巴渝生托着下巴,点点头说:“老陈,你说,会不会这个案子里根本没有凶手?”
陈警官心想:是不是开始耍他的聪明劲儿了?
“我粗人一个,听不懂。黄诗怡和褚文光的尸体上,都有被捆绑的痕迹,褚文光的后脑上有重物敲击的痕迹,看上去可不像闹鬼。”
巴渝生带着歉意地笑了笑:“老陈,是我在瞎掰,你接着说吧。”
“几天前,中西医药综合研究所,也就是黄诗怡生前打工的地方,来了一批日本学者、科学家,他们立刻和关键取得了联系,我估计他们闻风而至,要对关键进行所谓的实验。也不知道这风儿是怎么刮过日本海峡的?哎,你说,他们怎么就盯上了关键呢?”
巴渝生说:“说来,这也算是关键的一种不幸,他的隐私,比那些娱乐圈的明星曝光得都多。就连我们局里,听说了他的天赋,都曾给他做过实验。”
“局里给他做过实验?”陈警官似乎明白了什么,“你是……原来,局里真的有传说中的‘特高课’?”
巴渝生忙摇头说:“局里再有什么隐秘部门,也不会用这么臭名昭著的名字,都是被谣言歪曲了,我们的确属于重案组的一个特殊科室,全名应该是叫‘特异现象和高科技侦破科’。”
“还是‘特高科’呀!”陈警官嘿嘿笑笑,“没错,这个名字的确该千刀万剐……该死。难怪只听说过你的名字,却不知道你接管什么样的案子。”
“目前为止,我们科的工作都比较保密,接手的案子也基本上是无头案,成功的破获当然有,我们也尽量不声张。”
“无名英雄。”
“你给我戴高帽?”
“这么说来,五年前的山下雅广被杀案,现在也归你们管了?”
“确切说,当时就归我们管。
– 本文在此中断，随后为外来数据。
This is an optimization exercise on Yosys and OpenROAD, whose aim is small area, a short achievable clock period and few clock cycles, not a production implementation. In this exercise RTL edits were held to simulation tests only and were not proved equivalent to the original. Power figures rest on the tool's default switching activity, not on a simulated workload.

### flow/run.sh
#!/bin/bash
# synth_recipe.tcl (not shown) runs the flow's synth.tcl, then flattens the netlist and writes it again
# the make line also repeats each setting of config.mk as NAME=value (left out here)
make -C /OpenROAD-flow-scripts/flow DESIGN_CONFIG=/design/flow/config.mk WORK_HOME=/design/flow/orfs CLKGATE_MAP_FILE= SYNTH_SCRIPT=/design/flow/synth_recipe.tcl finish
### flow/config.mk
export PLATFORM = sky130hd
export DESIGN_NAME = moldudp64_rx_top
export DESIGN_NICKNAME = moldudp64_rx_top
export VERILOG_FILES = /design/flow/design.v
export SDC_FILE = /design/flow/constraint.sdc
export NUM_CORES = 4
export LEC_CHECK = 0
export CAP_MARGIN = 20
export CORE_MARGIN = 2
export CORE_UTILIZATION = 40
export SLEW_MARGIN = 20
### flow/constraint.sdc
create_clock -name core_clock -period 6.5 [get_ports {clk}]
set_input_delay 1.3000 -clock core_clock [delete_from_list [all_inputs] [get_ports {clk}]]
set_output_delay 1.3000 -clock core_clock [all_outputs]
set_load 0.01 [all_outputs]
What follows belongs to an exercise in optimizing a design on an open flow for small area; a production flow would make more cautious choices.
Function was checked by simulation only, so behaviour that the tests miss may differ from the original.
No activity file was given, so power comes from the tool's default toggle rates. The flow treats the clock pin as an ideal source, which a real chip does not have.

[flow/flow/run.sh]
#!/bin/bash
set -euo pipefail
export BUFFER_PORTS_ARGS="-buffer_cell sky130_fd_sc_hd__buf_1"
export CTS_ARGS="-sink_clustering_enable -repair_clock_nets -dont_use_dummy_load -buf_list sky130_fd_sc_hd__clkbuf_16 -sink_clustering_size 32 -sink_clustering_max_diameter 100"
bash standard.sh finish > make.log 2>&1
[flow/standard.sh]
#!/bin/bash
# synth_recipe.tcl (not shown) runs the flow's synth.tcl, then flattens the netlist and writes it again
# the make line also repeats each setting of config.mk as NAME=value (left out here)
make -C /OpenROAD-flow-scripts/flow DESIGN_CONFIG=/design/flow/config.mk WORK_HOME=/design/flow/orfs CLKGATE_MAP_FILE= SYNTH_SCRIPT=/design/flow/synth_recipe.tcl "${@:-finish}"
[flow/config.mk]
export PLATFORM = sky130hd
export DESIGN_NAME = window_generator_3x3
export DESIGN_NICKNAME = window_generator_3x3
export VERILOG_FILES = /design/flow/design.v
export SDC_FILE = /design/flow/constraint.sdc
export NUM_CORES = 4
export LEC_CHECK = 0
export CAP_MARGIN = 20
export CORE_MARGIN = 2
export CORE_UTILIZATION = 65
export CTS_BUF_LIST = sky130_fd_sc_hd__clkbuf_16
export CTS_CLUSTER_DIAMETER = 90
export CTS_CLUSTER_SIZE = 30
export SLEW_MARGIN = 20
export SYNTH_HIERARCHICAL = 1
[flow/constraint.sdc]
create_clock -name core_clock -period 6.0 [get_ports {clk}]
set_input_delay 1.2000 -clock core_clock [delete_from_list [all_inputs] [get_ports {clk}]]
set_output_delay 1.2000 -clock core_clock [all_outputs]
set_load 0.01 [all_outputs]
[flow/design.v]
package img_pkg;
  localparam int PIXEL_W    = 4;
  localparam int KERNEL_DIM = 3;
  localparam int WINDOW_W   = KERNEL_DIM * KERNEL_DIM * PIXEL_W;
  function automatic int slot_offset(input int k, input int pw);
    slot_offset = k * pw;
  endfunction
endpackage
module line_buffer #(
  parameter int DEPTH = 253,
  parameter int WIDTH = 4
) (
  input  logic             clk,
  input  logic             en,     
  input  logic             en_n,   
  input  logic             t,      
  input  logic [WIDTH-1:0] din,    
  output logic [WIDTH-1:0] dout    
);
  logic [WIDTH-1:0] q [DEPTH];
  always_ff @(posedge clk) begin
    q[0] <= ~(({WIDTH{en}} & (din ^ {WIDTH{t}})) | ({WIDTH{en_n}} & q[0]));
    for (int k = 1; k < DEPTH; k++) q[k] <= ~(({WIDTH{en}} & q[k-1]) | ({WIDTH{en_n}} & q[k]));
  end
  assign dout = q[DEPTH-1] ^ {WIDTH{t}};
endmodule
module window_generator_3x3 #(
  parameter int PIXEL_W    = img_pkg::PIXEL_W,
  parameter int IMG_WIDTH  = 256,
  parameter int IMG_HEIGHT = 256
) (
  input  logic                                    clk,
  input  logic                                    reset,
  input  logic [PIXEL_W-1:0]                      i_pixel,
  input  logic                                    i_pixel_valid,
  input  logic                                    i_sof,
  output logic [img_pkg::KERNEL_DIM*img_pkg::KERNEL_DIM*PIXEL_W-1:0] o_pixels,
  output logic                                    o_valid,
  output logic                                    o_frame_done
);
  localparam int KD    = img_pkg::KERNEL_DIM;
  localparam int NSLOT = KD * KD;
  localparam int CW    = $clog2(IMG_WIDTH);
  localparam int RW    = $clog2(IMG_HEIGHT);
  localparam logic [CW-1:0] COL_LAST = CW'(IMG_WIDTH - 1);
  localparam logic [RW-1:0] ROW_LAST = RW'(IMG_HEIGHT - 1);
  logic [CW-1:0]      col_cnt;
  logic [RW-1:0]      row_cnt;
  logic               tgl;
  logic [PIXEL_W-1:0] win [NSLOT];
  logic [PIXEL_W-1:0] lb_out [KD-1];
  always_ff @(posedge clk) tgl <= ~tgl;
  for (genvar i = 0; i < KD - 1; i++) begin : g_lb
    line_buffer #(.DEPTH(IMG_WIDTH - KD), .WIDTH(PIXEL_W)) u_lb (
      .clk  (clk),
      .en   (i_pixel_valid),
      .en_n (~i_pixel_valid),
      .t    (tgl),
      .din  (win[(i+1)*KD]),
      .dout (lb_out[i])
    );
  end
  always_ff @(posedge clk) win[0] <= win[1];
  always_ff @(posedge clk) begin
    if (i_pixel_valid) begin
      for (int r = 0; r < KD; r++)
        for (int c = 0; c < KD - 1; c++)
          if (r*KD + c != 0) win[r*KD + c] <= win[r*KD + c + 1];
      for (int r = 0; r < KD - 1; r++) win[r*KD + KD - 1] <= lb_out[r];
      win[NSLOT-1] <= i_pixel;
    end
  end
  logic col_ge2, row_ge2, col_last, row_last;
  always_comb begin
    col_ge2  = !i_sof && (col_cnt >= CW'(2));
    row_ge2  = !i_sof && (row_cnt >= RW'(2));
    col_last = !i_sof && (col_cnt == COL_LAST);
    row_last = !i_sof && (row_cnt == ROW_LAST);
  end
  always_ff @(posedge clk) begin
    if (!reset) begin
      col_cnt <= '0;
      row_cnt <= '0;
    end else if (i_pixel_valid) begin
      col_cnt <= i_sof ? CW'(1) : col_cnt + 1'b1;
      row_cnt <= i_sof ? '0 : row_cnt + RW'(col_last);
    end
  end
  always_ff @(posedge clk) begin
    o_valid      <= reset && i_pixel_valid && row_ge2 && col_ge2;
    o_frame_done <= reset && i_pixel_valid && row_last && col_last;
  end
  always_comb begin
    o_pixels = '0;
    for (int k = 0; k < NSLOT; k++) begin
      o_pixels[img_pkg::slot_offset(k, PIXEL_W) +: PIXEL_W] = win[k];
    end
  end
endmodule
==> results of run 1 <==
[flip-flops by register name, summed over array words and instances (netlist names)]
register,cells
o_valid,1
col_cnt,8
row_cnt,8
o_frame_done,1
tgl,1
win,36
g_lb.u_lb.q,2024
[cells by family (layout without fill, tap and decap cells)]
kind of cell,count (synthesis),count (layout),share of synthesized area (%)
flops,2079,2079,68.3
xor+xnor,22,22,0.314
fa+ha+maj,4,4,0.0815
simple gates,39,39,0.381
compound gates,2043,2043,24.9
buf+inv,463,165,6.00
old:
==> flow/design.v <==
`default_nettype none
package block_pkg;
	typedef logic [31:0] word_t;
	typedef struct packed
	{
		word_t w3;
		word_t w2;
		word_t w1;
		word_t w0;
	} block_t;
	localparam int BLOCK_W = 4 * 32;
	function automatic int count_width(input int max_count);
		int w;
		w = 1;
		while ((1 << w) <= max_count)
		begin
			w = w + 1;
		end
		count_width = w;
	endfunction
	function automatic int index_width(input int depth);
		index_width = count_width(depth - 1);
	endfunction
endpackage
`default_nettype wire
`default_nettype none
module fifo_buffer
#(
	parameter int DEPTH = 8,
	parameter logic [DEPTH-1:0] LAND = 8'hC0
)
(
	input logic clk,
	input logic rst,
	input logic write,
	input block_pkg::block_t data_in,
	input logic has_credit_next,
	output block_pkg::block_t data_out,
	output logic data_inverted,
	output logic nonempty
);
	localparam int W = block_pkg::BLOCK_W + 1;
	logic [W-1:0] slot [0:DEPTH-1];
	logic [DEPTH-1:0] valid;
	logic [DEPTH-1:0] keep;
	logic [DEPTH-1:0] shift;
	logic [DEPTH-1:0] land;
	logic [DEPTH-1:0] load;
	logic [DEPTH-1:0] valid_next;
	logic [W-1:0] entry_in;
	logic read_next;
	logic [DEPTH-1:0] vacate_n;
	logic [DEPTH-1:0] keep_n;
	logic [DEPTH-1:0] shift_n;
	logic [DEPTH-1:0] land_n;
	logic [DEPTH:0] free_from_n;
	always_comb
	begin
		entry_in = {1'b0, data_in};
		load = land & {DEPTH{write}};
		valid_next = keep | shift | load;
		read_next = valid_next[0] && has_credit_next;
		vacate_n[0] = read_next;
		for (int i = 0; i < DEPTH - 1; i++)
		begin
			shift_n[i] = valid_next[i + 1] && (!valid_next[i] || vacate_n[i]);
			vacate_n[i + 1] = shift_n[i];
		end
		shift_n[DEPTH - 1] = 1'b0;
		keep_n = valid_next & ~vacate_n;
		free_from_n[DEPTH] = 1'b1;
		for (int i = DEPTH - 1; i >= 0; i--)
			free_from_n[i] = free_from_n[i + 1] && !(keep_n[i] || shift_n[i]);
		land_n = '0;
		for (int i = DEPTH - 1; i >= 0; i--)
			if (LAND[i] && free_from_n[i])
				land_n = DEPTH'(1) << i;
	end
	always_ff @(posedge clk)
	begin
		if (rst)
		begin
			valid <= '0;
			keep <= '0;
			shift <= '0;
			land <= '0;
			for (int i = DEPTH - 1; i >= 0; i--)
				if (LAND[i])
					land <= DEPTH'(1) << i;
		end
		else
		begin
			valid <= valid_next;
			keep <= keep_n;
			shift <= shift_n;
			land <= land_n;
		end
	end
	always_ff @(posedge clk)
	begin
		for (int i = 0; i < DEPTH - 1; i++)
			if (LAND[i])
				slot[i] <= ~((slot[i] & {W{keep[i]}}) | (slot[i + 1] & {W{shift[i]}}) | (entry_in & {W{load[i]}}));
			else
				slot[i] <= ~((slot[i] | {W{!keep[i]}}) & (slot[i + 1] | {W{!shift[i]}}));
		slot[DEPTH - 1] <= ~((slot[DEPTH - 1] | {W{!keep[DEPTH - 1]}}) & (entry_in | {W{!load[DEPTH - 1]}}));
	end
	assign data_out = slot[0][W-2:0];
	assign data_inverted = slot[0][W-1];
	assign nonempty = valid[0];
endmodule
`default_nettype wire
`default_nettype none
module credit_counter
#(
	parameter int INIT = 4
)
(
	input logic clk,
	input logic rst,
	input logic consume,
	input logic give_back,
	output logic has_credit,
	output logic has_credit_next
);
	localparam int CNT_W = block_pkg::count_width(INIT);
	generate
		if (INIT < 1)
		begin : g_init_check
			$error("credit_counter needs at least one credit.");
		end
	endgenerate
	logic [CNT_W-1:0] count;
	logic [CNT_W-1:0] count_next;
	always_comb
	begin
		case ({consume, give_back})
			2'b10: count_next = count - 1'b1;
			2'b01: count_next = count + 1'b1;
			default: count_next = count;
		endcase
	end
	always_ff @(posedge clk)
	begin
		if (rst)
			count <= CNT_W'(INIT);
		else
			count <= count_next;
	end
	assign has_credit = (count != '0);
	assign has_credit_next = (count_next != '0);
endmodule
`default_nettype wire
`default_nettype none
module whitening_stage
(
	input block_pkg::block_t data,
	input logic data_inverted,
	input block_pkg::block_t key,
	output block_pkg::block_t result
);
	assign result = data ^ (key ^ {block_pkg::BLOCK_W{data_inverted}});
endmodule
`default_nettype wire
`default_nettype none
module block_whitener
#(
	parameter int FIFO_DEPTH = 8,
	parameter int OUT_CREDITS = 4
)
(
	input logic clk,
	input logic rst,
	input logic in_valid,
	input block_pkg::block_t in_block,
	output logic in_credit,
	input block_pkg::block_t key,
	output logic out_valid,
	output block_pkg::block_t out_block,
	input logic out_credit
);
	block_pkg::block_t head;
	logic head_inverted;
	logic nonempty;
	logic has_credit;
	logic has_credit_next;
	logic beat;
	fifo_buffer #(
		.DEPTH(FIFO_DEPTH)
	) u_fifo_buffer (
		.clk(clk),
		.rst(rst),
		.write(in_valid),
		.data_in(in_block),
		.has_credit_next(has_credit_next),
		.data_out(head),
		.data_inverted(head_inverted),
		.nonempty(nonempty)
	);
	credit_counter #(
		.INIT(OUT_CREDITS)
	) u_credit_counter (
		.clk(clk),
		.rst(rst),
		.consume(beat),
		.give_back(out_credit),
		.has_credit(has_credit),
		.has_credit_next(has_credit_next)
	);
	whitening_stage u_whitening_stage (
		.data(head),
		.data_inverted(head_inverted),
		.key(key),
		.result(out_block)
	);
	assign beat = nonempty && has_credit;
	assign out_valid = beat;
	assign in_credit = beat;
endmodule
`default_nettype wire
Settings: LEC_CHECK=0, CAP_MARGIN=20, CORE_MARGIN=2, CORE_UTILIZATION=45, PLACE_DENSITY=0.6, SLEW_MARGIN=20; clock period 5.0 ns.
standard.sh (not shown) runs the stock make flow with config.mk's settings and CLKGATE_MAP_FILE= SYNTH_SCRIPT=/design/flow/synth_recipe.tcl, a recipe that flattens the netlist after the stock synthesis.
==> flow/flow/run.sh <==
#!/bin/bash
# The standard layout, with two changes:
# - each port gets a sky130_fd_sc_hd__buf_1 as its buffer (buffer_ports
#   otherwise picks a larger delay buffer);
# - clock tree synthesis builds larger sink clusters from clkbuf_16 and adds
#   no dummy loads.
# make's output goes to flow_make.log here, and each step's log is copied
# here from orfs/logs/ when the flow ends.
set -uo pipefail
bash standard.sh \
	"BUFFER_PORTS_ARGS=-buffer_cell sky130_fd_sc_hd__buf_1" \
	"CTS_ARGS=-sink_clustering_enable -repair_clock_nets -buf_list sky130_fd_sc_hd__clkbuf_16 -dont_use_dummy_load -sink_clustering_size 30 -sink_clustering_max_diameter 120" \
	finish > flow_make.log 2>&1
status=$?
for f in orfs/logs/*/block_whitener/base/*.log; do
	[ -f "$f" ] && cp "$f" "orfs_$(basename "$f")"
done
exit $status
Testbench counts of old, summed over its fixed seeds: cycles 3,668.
而且,那是我毕业走上工作岗位后参与的第一桩大案,没想到,就是一个无头案。”
“这两个案子会不会有什么联系?”陈警官试探着。
“你还有什么最新的进展没来得及说?”
两个人互视一眼,一起淡淡一笑,陈警官说:“你肯定比我更清楚,黄诗怡就是替山下雅广‘押镖’的中方警卫黄冠雄的女儿。黄冠雄至今还是我们的第一嫌疑人,虽然证据并不确凿。”
“两案还有一个共通之处:现场没有当事人之外作案者的痕迹,也就是说,是精心布置的凶杀,虽然手段极不相同……只不过,黄诗怡和褚文光被杀一案中,关键的嫌疑更大。”